Arco do Cego vai ser reformulado devido ao ajuntamento massivo de estudantes


A proximidade ao Instituto Superior Técnico, a localização no centro da cidade e a imperial barata tornaram o Jardim do Arco do Cego extremamente popular entre os jovens universitários.

A crescente vaga de popularidade de que o Arco do Cego tem sido alvo, principalmente nos últimos anos, obrigaram a Câmara Municipal de Lisboa a repensar o espaço. O Jardim vai ser redesenhado, de forma a que os muitos frequentadores daquela zona passem a ocupar menos os passeios junto aos prédios e mais o amplo espaço do jardim, conta o site O Corvo.

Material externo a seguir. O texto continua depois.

### src/rtl/noc_vc_tx_arbiter.sv
// Round-robin, VC-aware arbiter feeding one credit_bp_tx input port through a
// single output register that holds its flit until the target VC is free.
module noc_vc_tx_arbiter #(
  parameter int N_REQ = 4,
  parameter int D_W   = 8,
  parameter int A_W   = 8,
  parameter int VC_W  = 2
) (
  input  logic                             clk,
  input  logic                             rst,
  input  logic [N_REQ-1:0]                 req_v,
  input  logic [N_REQ*$clog2(VC_W)-1:0]    req_vc,
  input  logic [N_REQ*(A_W+D_W+1)-1:0]     req_d,
  output logic [N_REQ-1:0]                 req_ready,
  output logic [VC_W-1:0]                  o_v,
  output logic [A_W+D_W:0]                 o_d,
  input  logic [VC_W-1:0]                  i_b,
  output logic [$clog2(N_REQ)-1:0]         o_src,
  output logic [31:0]                      xfer_cnt
);

  localparam int VCI_W = $clog2(VC_W);
  localparam int SRC_W = $clog2(N_REQ);
  localparam int F_W   = A_W + D_W + 1;

  // Handshake: requester i hands over its flit in the cycle where
  // req_v[i] && req_ready[i]; the downstream port takes the held flit in the
  // cycle where o_v[vc] && !i_b[vc]. req_ready never depends on itself.
  typedef enum logic {EMPTY = 1'b0, FULL = 1'b1} state_t;

  state_t           r_state;
  state_t           w_state_nxt;
  logic [VCI_W-1:0] r_vc;
  logic [F_W-1:0]   r_d;
  logic [SRC_W-1:0] r_src;
  logic [SRC_W-1:0] r_last;
  logic [31:0]      r_xfer_cnt;

  logic [VCI_W-1:0] w_req_vc [N_REQ];
  logic [SRC_W-1:0] w_cand   [N_REQ];
  logic [N_REQ-1:0] w_pref;
  logic [N_REQ-1:0] w_elig;
  logic [SRC_W-1:0] w_winner;
  logic             w_found;
  logic             w_accept;
  logic             w_load_en;
  logic             w_grant;

  always_comb begin
    for (int i = 0; i < N_REQ; i++) begin
      w_req_vc[i] = req_vc[i*VCI_W +: VCI_W];
      w_pref[i]   = req_v[i] && !i_b[w_req_vc[i]];
      w_cand[i]   = SRC_W'((int'(r_last) + i + 1) % N_REQ);
    end
  end

  // Fall back to plain req_v only when every valid requester targets a
  // backpressured VC, so a blocked VC never starves a free one.
  assign w_elig = (|w_pref) ? w_pref : req_v;

  always_comb begin
    w_found  = 1'b0;
    w_winner = '0;
    for (int k = 0; k < N_REQ; k++) begin
      if (!w_found && w_elig[w_cand[k]]) begin
        w_found  = 1'b1;
        w_winner = w_cand[k];
      end
    end
  end

  assign w_accept  = (r_state == FULL) && !i_b[r_vc];
  assign w_load_en = (r_state == EMPTY) || w_accept;
  assign w_grant   = w_load_en && w_found && !rst;

  always_comb begin
    w_state_nxt = r_state;
    if (w_load_en) begin
      w_state_nxt = w_grant ? FULL : EMPTY;
    end
  end

  always_ff @(posedge clk) begin
    if (rst) begin
      r_state    <= EMPTY;
      r_vc       <= '0;
      r_d        <= '0;
      r_src      <= '0;
      r_last     <= SRC_W'(N_REQ - 1);
      r_xfer_cnt <= '0;
    end else begin
      r_state <= w_state_nxt;
      if (w_grant) begin
        r_vc   <= w_req_vc[w_winner];
        r_d    <= req_d[w_winner*F_W +: F_W];
        r_src  <= w_winner;
        r_last <= w_winner;
      end
      if (w_accept) begin
        r_xfer_cnt <= r_xfer_cnt + 32'd1;
      end
    end
  end

  assign req_ready = w_grant ? (N_REQ'(1) << w_winner) : '0;
  assign o_v       = (r_state == FULL) ? (VC_W'(1) << r_vc) : '0;
  assign o_d       = r_d;
  assign o_src     = r_src;
  assign xfer_cnt  = r_xfer_cnt;

endmodule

Em simultâneo, serão colocados mais bancos de jardim e mais contentores do lixo, conforme anunciou Duarte Cordeiro, vereador com os pelouros da Higiene e do Espaço Público, esta terça-feira, na Assembleia Municipal de Lisboa. Para evitar que se continue a urinar no chão, a Câmara quer, com a Carris, converter o actual posto de venda de títulos da transportadora, existente na esquina da Rua Filipa de Vilhena com a Avenida Duque d’Ávila, em sanitários de apoio ao jardim.

A Câmara vai colaborar com a Junta de Freguesia das Avenidas Novas, existindo já um cronograma de intervenção definido. Segundo O Corvo, a intenção é que os ajuntamentos massivos de universitários se realizem com o mínimo de incómodo – tanto ao nível do ruído, como da produção de detritos, da restante salubridade do espaço público e até da mobilidade – para os moradores e restante comunidade daquela área central da cidade.

“Um dos aspectos presentes, desde o início, é de que teria de ser redesenhado o espaço público do Jardim do Arco do Cego, de forma a encontrar um espaço de convívio onde quem frequenta, durante o dia, estes estabelecimentos de venda de bebidas pudesse permanecer de forma menos conflituosa com os moradores”, disse Duarte Cordeiro, citado pel’O Corvo.

As restrições horárias aos estabelecimentos de venda de bebida, instalados junto do Arco, são outro caminho para conciliar a vida universitária do jardim com os residentes locais. Em Dezembro do ano passado, a Câmara proibiu dois estabelecimentos de funcionar para lá das 21 horas e estão neste momento a decorrer mais três processos de restrição.